**Work instructions**. If a line in the data holds the string "rises", list it.

**Provided material**.

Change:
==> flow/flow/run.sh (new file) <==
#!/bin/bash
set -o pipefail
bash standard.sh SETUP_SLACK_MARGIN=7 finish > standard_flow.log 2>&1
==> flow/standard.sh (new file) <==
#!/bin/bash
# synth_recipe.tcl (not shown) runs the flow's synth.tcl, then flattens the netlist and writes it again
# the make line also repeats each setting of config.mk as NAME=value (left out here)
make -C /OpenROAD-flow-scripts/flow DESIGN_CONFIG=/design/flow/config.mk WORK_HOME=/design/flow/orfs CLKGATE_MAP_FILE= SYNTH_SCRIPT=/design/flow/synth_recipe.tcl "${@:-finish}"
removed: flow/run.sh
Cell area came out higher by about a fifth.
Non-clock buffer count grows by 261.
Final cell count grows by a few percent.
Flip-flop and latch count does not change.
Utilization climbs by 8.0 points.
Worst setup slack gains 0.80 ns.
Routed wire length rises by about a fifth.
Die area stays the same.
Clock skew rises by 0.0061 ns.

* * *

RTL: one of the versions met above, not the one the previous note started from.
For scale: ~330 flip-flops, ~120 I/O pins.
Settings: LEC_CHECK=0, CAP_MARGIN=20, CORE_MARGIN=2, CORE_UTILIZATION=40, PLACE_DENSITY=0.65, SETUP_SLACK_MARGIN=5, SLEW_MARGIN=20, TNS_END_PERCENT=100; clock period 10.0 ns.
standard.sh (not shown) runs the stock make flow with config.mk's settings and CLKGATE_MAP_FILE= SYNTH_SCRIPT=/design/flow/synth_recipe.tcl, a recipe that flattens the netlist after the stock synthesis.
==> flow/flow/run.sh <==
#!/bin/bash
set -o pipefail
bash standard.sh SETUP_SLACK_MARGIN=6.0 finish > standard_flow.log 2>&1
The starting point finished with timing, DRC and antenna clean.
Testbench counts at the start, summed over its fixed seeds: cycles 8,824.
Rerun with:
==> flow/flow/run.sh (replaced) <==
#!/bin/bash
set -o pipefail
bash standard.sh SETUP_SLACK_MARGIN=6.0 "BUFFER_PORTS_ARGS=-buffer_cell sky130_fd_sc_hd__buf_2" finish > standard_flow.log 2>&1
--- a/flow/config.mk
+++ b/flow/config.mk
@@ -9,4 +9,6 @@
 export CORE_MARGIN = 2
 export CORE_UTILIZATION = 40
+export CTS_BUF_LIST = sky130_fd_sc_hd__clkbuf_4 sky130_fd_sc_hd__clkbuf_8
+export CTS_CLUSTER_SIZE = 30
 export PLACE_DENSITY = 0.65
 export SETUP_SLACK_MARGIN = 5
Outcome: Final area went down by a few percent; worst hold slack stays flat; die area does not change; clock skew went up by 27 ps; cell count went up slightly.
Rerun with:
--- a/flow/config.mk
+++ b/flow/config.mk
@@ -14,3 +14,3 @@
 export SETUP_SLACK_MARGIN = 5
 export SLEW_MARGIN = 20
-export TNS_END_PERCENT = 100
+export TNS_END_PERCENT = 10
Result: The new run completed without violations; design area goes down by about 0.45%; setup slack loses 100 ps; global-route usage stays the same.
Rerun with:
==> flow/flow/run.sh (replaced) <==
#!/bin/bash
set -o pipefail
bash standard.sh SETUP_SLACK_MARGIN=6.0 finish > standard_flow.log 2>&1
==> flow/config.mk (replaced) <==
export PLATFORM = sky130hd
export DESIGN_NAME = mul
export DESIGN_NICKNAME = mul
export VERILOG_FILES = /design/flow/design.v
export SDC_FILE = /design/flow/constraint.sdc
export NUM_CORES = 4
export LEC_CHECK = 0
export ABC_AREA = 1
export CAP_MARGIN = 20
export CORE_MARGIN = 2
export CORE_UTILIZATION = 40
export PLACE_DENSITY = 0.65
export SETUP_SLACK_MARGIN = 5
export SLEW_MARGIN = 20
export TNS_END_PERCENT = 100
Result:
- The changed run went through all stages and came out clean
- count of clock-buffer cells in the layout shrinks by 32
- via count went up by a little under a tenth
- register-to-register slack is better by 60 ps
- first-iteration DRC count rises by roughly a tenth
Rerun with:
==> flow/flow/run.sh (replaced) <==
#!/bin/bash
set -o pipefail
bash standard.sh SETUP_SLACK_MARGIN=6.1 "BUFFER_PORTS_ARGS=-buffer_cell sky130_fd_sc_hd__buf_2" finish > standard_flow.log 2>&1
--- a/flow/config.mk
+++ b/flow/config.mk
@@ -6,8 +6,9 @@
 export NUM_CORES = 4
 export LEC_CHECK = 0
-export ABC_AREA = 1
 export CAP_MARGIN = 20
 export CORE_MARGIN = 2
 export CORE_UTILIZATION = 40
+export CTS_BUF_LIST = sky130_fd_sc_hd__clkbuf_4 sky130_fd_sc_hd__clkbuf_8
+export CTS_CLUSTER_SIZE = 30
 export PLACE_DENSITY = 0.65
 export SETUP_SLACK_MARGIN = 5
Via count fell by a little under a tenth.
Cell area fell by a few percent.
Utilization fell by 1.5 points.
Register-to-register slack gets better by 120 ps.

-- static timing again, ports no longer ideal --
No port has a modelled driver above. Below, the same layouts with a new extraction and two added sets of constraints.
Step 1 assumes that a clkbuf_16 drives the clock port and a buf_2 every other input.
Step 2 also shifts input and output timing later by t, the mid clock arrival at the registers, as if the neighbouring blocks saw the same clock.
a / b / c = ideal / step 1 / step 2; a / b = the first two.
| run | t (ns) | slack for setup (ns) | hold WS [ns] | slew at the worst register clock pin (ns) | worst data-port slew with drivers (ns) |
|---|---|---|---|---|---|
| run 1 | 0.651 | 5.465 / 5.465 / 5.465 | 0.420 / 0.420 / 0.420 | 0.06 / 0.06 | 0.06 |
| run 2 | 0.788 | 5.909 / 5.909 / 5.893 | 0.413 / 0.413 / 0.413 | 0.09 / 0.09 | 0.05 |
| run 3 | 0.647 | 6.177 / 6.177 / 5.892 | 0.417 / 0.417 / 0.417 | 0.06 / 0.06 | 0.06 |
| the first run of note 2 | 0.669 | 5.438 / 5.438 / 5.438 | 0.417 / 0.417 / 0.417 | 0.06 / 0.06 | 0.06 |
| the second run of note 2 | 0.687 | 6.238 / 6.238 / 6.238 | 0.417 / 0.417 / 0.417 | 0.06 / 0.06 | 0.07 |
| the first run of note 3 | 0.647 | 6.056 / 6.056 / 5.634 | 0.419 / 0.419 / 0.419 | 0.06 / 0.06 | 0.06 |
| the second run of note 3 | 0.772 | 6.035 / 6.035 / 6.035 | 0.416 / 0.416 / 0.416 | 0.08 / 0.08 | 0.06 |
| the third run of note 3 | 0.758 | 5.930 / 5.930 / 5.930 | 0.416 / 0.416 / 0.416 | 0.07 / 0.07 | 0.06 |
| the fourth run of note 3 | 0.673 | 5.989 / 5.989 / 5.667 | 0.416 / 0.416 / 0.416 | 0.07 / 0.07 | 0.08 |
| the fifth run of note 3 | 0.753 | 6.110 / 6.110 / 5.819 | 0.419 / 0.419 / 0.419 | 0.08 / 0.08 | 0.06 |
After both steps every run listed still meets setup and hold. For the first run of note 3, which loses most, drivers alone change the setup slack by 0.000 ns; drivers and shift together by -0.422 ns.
This design comes from an exercise in tuning for small area and a short achievable clock period on the open sky130 flow, not from production work. The RTL was checked by simulation tests, not by an equivalence proof against the original design.

==> run F <==
==> flow/design.v (excerpt) <==
module ntt4point(
    input clk, rst,
    input [15:0] in0, in1, in2, in3,
    output [15:0] out0, out1, out2, out3
);
export LEC_CHECK = 0
export CAP_MARGIN = 20
export CORE_MARGIN = 2
export CORE_UTILIZATION = 40
export SLEW_MARGIN = 20
export SYNTH_ARGS = -noabc
export SYNTH_KEEP_MODULES = ntt_fa
export BUFFER_PORTS_ARGS = -buffer_cell sky130_fd_sc_hd__buf_1
export CTS_BUF_LIST = sky130_fd_sc_hd__clkbuf_8
export SETUP_SLACK_MARGIN = 40.2
create_clock -name core_clock -period 60.0 [get_ports {clk}]
standard.sh (not shown) runs the stock make flow with config.mk's settings and CLKGATE_MAP_FILE= SYNTH_SCRIPT=/design/flow/synth_recipe.tcl, a recipe that flattens the netlist after the stock synthesis.
==> flow/flow/run.sh <==
#!/bin/bash
set -euo pipefail
cd "$(dirname "$0")/.."
cat >> config.mk <<'EOC'
export SYNTH_ARGS = -noabc
export SYNTH_KEEP_MODULES = ntt_fa
export DONT_USE_CELLS += sky130_fd_sc_hd__ha_1
export BUFFER_PORTS_ARGS = -buffer_cell sky130_fd_sc_hd__buf_1
export CTS_BUF_LIST = sky130_fd_sc_hd__clkbuf_8
export SETUP_SLACK_MARGIN = 40.2
EOC
bash standard.sh > standard_flow.log 2>&1
==> inputs of run P, as changes to run F <==
--- a/flow/flow/run.sh
+++ b/flow/flow/run.sh
@@ -8,5 +8,5 @@
 export BUFFER_PORTS_ARGS = -buffer_cell sky130_fd_sc_hd__buf_1
 export CTS_BUF_LIST = sky130_fd_sc_hd__clkbuf_8
-export SETUP_SLACK_MARGIN = 40.2
+export SETUP_SLACK_MARGIN = 38.6
 EOC
 bash standard.sh > standard_flow.log 2>&1
--- a/flow/config.mk
+++ b/flow/config.mk
@@ -15,3 +15,3 @@
 export BUFFER_PORTS_ARGS = -buffer_cell sky130_fd_sc_hd__buf_1
 export CTS_BUF_LIST = sky130_fd_sc_hd__clkbuf_8
-export SETUP_SLACK_MARGIN = 40.2
+export SETUP_SLACK_MARGIN = 38.6
==> inputs of run Y, as changes to run F <==
==> flow/flow/run.sh (replaced) <==
#!/bin/bash
set -euo pipefail
cd "$(dirname "$0")/.."
cat >> config.mk <<'EOC'
export SYNTH_ARGS = -noabc
export SYNTH_KEEP_MODULES = ntt_fa
export BUFFER_PORTS_ARGS = -buffer_cell sky130_fd_sc_hd__buf_1
export SETUP_SLACK_MARGIN = 39.8
EOC
bash standard.sh > standard_flow.log 2>&1
--- a/flow/config.mk
+++ b/flow/config.mk
@@ -12,6 +12,4 @@
 export SYNTH_ARGS = -noabc
 export SYNTH_KEEP_MODULES = ntt_fa
-export DONT_USE_CELLS += sky130_fd_sc_hd__ha_1
 export BUFFER_PORTS_ARGS = -buffer_cell sky130_fd_sc_hd__buf_1
-export CTS_BUF_LIST = sky130_fd_sc_hd__clkbuf_8
-export SETUP_SLACK_MARGIN = 40.2
+export SETUP_SLACK_MARGIN = 39.8
==> run notes <==
Run F completed without violations. Run Y passed the timing, design-rule and antenna checks. Run P produced a clean layout.
Of run Y and run P, run P has the higher first-iteration DRC count (gap about 30%, measured against run P).
Worst setup slack: run F > run Y > run P.
Against run Y, the area after synthesis of run F is lower by about 1.6%.
In run F the routed wire length is higher than in run Y, by 7.7%.
The highest critical path depth belongs to run F, the lowest to run Y.
Between run Y and run F, the lower cell count is in run Y (gap about 1.2%, measured against run F).
Synthesized cell count is the same in run P and run F.
In die area, run F and run P do not differ.
==> figures <==
| item | run P | run Y | run F |
|---|---|---|---|
| Status | timing/DRC/antenna clean | timing/DRC/antenna clean | timing/DRC/antenna clean |
| Met1 Routed Length | 13210 um | 12000 um | 13530 um |
| Number of library cell types mapped by synthesis | 82 | 69 | 82 |
| Clock buf count | 7 | 5 | 5 |
| Unrepaired setup endpoints after global routing | true | true | false |
| DP HPWL | 24830 um | 23910 um | 24760 um |
| Synthesized cell area | 11730 sq um | 11920 sq um | 11730 sq um |
| Setup WS post-layout | 39.09 ns | 40.08 ns | 40.44 ns |
| Routed length per placed instance | 18.40 um | 17.39 um | 18.51 um |
| Final standard cell area without fillers | 12600 sq um | 13250 sq um | 13440 sq um |
| Synthesized-area fraction occupied by ao, oa, aoi and oai cells | 9.184% | 6.847% | 9.184% |
| Hold slack final | 12.23 ns | 12.26 ns | 12.23 ns |
| Mean post-synth cell area | 11.41 sq um | 11.60 sq um | 11.41 sq um |
| Library cell contributing the largest single delay on the critical path | sky130_fd_sc_hd__buf_1 | sky130_fd_sc_hd__or4b_4 | sky130_fd_sc_hd__fa_2 |
| Share of post-route cells with drive strength above 1 | 4.639% | 8.718% | 18.87% |
| Worst-case headroom to the max-slew limit | 42.92% | 59.87% | 56.54% |
| Global-route wire length before repair | 45490 um | 43120 um | 46040 um |
| Clock slew at the register clock pins of the worst setup and hold paths | 0.09 ns | 0.06 ns | 0.09 ns |
| Detailed-route via count | 7794 | 7548 | 8073 |


==> inputs of run X <==
Another version of the RTL of ntt4point (not shown whole).
// ntt4point
module ntt4point(
    input clk, rst,
    input [15:0] in0, in1, in2, in3,
    output [15:0] out0, out1, out2, out3
);
Settings: LEC_CHECK=0, CAP_MARGIN=0, CORE_MARGIN=2, CORE_UTILIZATION=60, PLACE_DENSITY=0.8, SLEW_MARGIN=0, SYNTH_ARGS=-noabc, SYNTH_KEEP_MODULES=ntt_fa, BUFFER_PORTS_ARGS=-buffer_cell sky130_fd_sc_hd__buf_1, CTS_BUF_LIST=sky130_fd_sc_hd__clkbuf_8, SETUP_SLACK_MARGIN=39.0; clock period 60.0 ns.
==> flow/flow/run.sh <==
#!/bin/bash
set -euo pipefail
cd "$(dirname "$0")/.."
cat >> config.mk <<'EOC'
export SYNTH_ARGS = -noabc
export SYNTH_KEEP_MODULES = ntt_fa
export DONT_USE_CELLS += sky130_fd_sc_hd__ha_1
export BUFFER_PORTS_ARGS = -buffer_cell sky130_fd_sc_hd__buf_1
export CTS_BUF_LIST = sky130_fd_sc_hd__clkbuf_8
export SETUP_SLACK_MARGIN = 39.0
EOC
bash standard.sh > standard_flow.log 2>&1
==> run K (differences from run X) <==
--- a/flow/flow/run.sh
+++ b/flow/flow/run.sh
@@ -8,5 +8,6 @@
 export BUFFER_PORTS_ARGS = -buffer_cell sky130_fd_sc_hd__buf_1
 export CTS_BUF_LIST = sky130_fd_sc_hd__clkbuf_8
 export SETUP_SLACK_MARGIN = 39.0
+export TNS_END_PERCENT = 0
 EOC
 bash standard.sh > standard_flow.log 2>&1
==> flow/config.mk (replaced) <==
export PLATFORM = sky130hd
export DESIGN_NAME = ntt4point
export DESIGN_NICKNAME = ntt4point
export VERILOG_FILES = /design/flow/design.v
export SDC_FILE = /design/flow/constraint.sdc
export NUM_CORES = 4
export LEC_CHECK = 0
export CAP_MARGIN = 20
export CORE_MARGIN = 2
export CORE_UTILIZATION = 40
export SLEW_MARGIN = 20
export SYNTH_ARGS = -noabc
export SYNTH_KEEP_MODULES = ntt_fa
export DONT_USE_CELLS += sky130_fd_sc_hd__ha_1
export BUFFER_PORTS_ARGS = -buffer_cell sky130_fd_sc_hd__buf_1
export CTS_BUF_LIST = sky130_fd_sc_hd__clkbuf_8
export SETUP_SLACK_MARGIN = 39.0
export TNS_END_PERCENT = 0
==> run M (differences from run X) <==
--- a/flow/config.mk
+++ b/flow/config.mk
@@ -5,11 +5,10 @@
 export SDC_FILE = /design/flow/constraint.sdc
 export NUM_CORES = 4
 export LEC_CHECK = 0
-export CAP_MARGIN = 0
+export CAP_MARGIN = 20
 export CORE_MARGIN = 2
-export CORE_UTILIZATION = 60
-export PLACE_DENSITY = 0.8
-export SLEW_MARGIN = 0
+export CORE_UTILIZATION = 40
+export SLEW_MARGIN = 20
 export SYNTH_ARGS = -noabc
 export SYNTH_KEEP_MODULES = ntt_fa
 export DONT_USE_CELLS += sky130_fd_sc_hd__ha_1
==> comparison table <==
|  | run X | run M | run K |
|---|---|---|---|
| Number of fill cells | 1453 | 2666 | 2667 |
| Non-filler cells in the finished layout | 1284 | 1434 | 1432 |
| Final worst slack | 39.34 ns | 39.39 ns | 39.32 ns |
| Routed Wire Length | 25.1 mm | 25.7 mm | 25.8 mm |
| Final-layout non-clock buffer area share | 3.79% | 3.98% | 3.83% |
| Detailed router's first-iteration violation count | 351 | 383 | 396 |
| Gates resized, CTS repair | 12 | 7 | 5 |
| Result of the run | finished clean | finished clean | finished clean |
| Antenna diode instance count | 0 | 2 | 2 |
| Final period demand of the worst path | 20.66 ns | 20.61 ns | 20.68 ns |
| Placed cell count | 1272 | 1417 | 1417 |
| Met3 global-route usage | 7.42% | 2.31% | 2.31% |
| GRT met1 Usage | 37.0% | 28.2% | 28.2% |


==> inputs of run a <==
ntt4point with an RTL version that a note above also has.
clock: 60.0 ns
lec_check: 0
cap_margin: 20
core_margin: 2
core_utilization: 40
slew_margin: 20
synth_args: -noabc
synth_keep_modules: ntt_fa
buffer_ports_args: -buffer_cell sky130_fd_sc_hd__buf_1
cts_buf_list: sky130_fd_sc_hd__clkbuf_8
setup_slack_margin: 39.4
==> flow/flow/run.sh <==
#!/bin/bash
set -euo pipefail
cd "$(dirname "$0")/.."
cat >> config.mk <<'EOC'
export SYNTH_ARGS = -noabc
export SYNTH_KEEP_MODULES = ntt_fa
export DONT_USE_CELLS += sky130_fd_sc_hd__ha_1
export BUFFER_PORTS_ARGS = -buffer_cell sky130_fd_sc_hd__buf_1
export CTS_BUF_LIST = sky130_fd_sc_hd__clkbuf_8
export SETUP_SLACK_MARGIN = 39.4
EOC
bash standard.sh > standard_flow.log 2>&1
==> inputs of run b, as changes to run a <==
==> flow/flow/run.sh (replaced) <==
#!/bin/bash
set -euo pipefail
cd "$(dirname "$0")/.."
cat >> config.mk <<'EOC'
export SYNTH_ARGS = -noabc
export SYNTH_KEEP_MODULES = ntt_fa
export BUFFER_PORTS_ARGS = -buffer_cell sky130_fd_sc_hd__buf_1
export SETUP_SLACK_MARGIN = 40.3
EOC
bash standard.sh > standard_flow.log 2>&1
--- a/flow/config.mk
+++ b/flow/config.mk
@@ -12,6 +12,4 @@
 export SYNTH_ARGS = -noabc
 export SYNTH_KEEP_MODULES = ntt_fa
-export DONT_USE_CELLS += sky130_fd_sc_hd__ha_1
 export BUFFER_PORTS_ARGS = -buffer_cell sky130_fd_sc_hd__buf_1
-export CTS_BUF_LIST = sky130_fd_sc_hd__clkbuf_8
-export SETUP_SLACK_MARGIN = 39.4
+export SETUP_SLACK_MARGIN = 40.3
==> results.py <==
metrics = {
    "final_layout": {
        "seq_area_share_pct": 8.15,
    },
    "die": {
        "core_region_area_mm2": 0.0288,
        "num_rows": 62,
    },
    "placement": {
        "dp_hpwl_um": 24800,
        "post_dp_cell_area_mm2": 0.0125,
    },
    "global_routing": {
        "antenna_found_initial": 0,
        "grt_busiest_layer": "met1",
        "gr-usage-all-layers_pct": 19.4,
    },
    "critical_path": {
        "required_ns": 60.22,
    },
    "timing": {
        "fin_crit_sh_pct": 33.8,
    },
    "outcome": {
        "outcome": "timing/DRC/antenna clean",
    },
    "routing": {
        "wl_met1_um": 13300,
        "drtPass1Iterations": 5,
    },
    "clocking": {
        "cts_setup_buffers": 0,
    },
}
That was run a.
==> results.py <==
metrics = {
    "routing": {
        "drtPass1Iterations": 4,
        "wl_met1_um": 12700,
    },
    "critical_path": {
        "required_ns": 60.19,
        "slowest_stage": "fa_1",
        "crit_fanout": 10,
    },
    "timing": {
        "tightest_slew_ns": 0.584,
        "setup_viol": 0,
        "fin_crit_sh_pct": 32.4,
    },
    "final_layout": {
        "final_common_cell": "fa_1",
    },
    "global_routing": {
        "gr-usage-all-layers_pct": 18.6,
        "grt_busiest_layer": "met2",
        "antenna_found_initial": 4,
    },
    "die": {
        "core_region_area_mm2": 0.0295,
        "num_rows": 63,
    },
    "clocking": {
        "cts_setup_buffers": 19,
    },
    "placement": {
        "dp_hpwl_um": 24400,
    },
    "outcome": {
        "outcome": "timing/DRC/antenna clean",
    },
}
That was run b.

port drivers added, routing unchanged:
The flow's constraints put no driver on any port. The routed layouts listed below were extracted and timed again, unchanged, in two steps. Step 1 (the two cells are an assumption about what drives the block):
set clk [get_ports {clk}]
set_driving_cell -lib_cell sky130_fd_sc_hd__clkbuf_16 $clk
set_driving_cell -lib_cell sky130_fd_sc_hd__buf_2 [delete_from_list [all_inputs] $clk]
Step 2 times the ports against the registers' clock, not the clock port: input delays grow and output delays shrink by t, the midpoint of the rising clock arrivals with the driver on. Slacks: ideal / step 1 / step 2; pairs: ideal / step 1.
run	t, ns	slack for setup (ns)	worst setup path after step 2	latest minus earliest clock arrival (ns)	slew at the worst register clock pin (ns)
run F	0.369	40.442 / 40.453 / 40.084	input to register	0.011 / 0.011	0.09 / 0.09
run P	0.367	39.089 / 39.105 / 38.738	input to register	0.004 / 0.004	0.09 / 0.09
run Y	0.330	40.085 / 40.094 / 39.764	input to register	0.006 / 0.006	0.06 / 0.06
run X	0.344	39.336 / 39.348 / 39.004	input to register	0.014 / 0.014	0.10 / 0.10
run K	0.353	39.325 / 39.316 / 38.962	input to register	0.008 / 0.007	0.09 / 0.09
run M	0.354	39.393 / 39.375 / 39.021	input to register	0.007 / 0.008	0.09 / 0.09
run a	0.365	39.718 / 39.739 / 39.373	input to register	0.006 / 0.005	0.09 / 0.09
run b	0.336	40.535 / 40.512 / 40.176	input to register	0.009 / 0.009	0.07 / 0.07
After both steps setup and hold are still met in every run listed. For run M, which loses most, drivers alone change the setup slack by -0.018 ns; drivers and shift together by -0.372 ns.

**Answer section**.
Routed wire length rises by about a fifth.
Clock skew rises by 0.0061 ns.
- first-iteration DRC count rises by roughly a tenth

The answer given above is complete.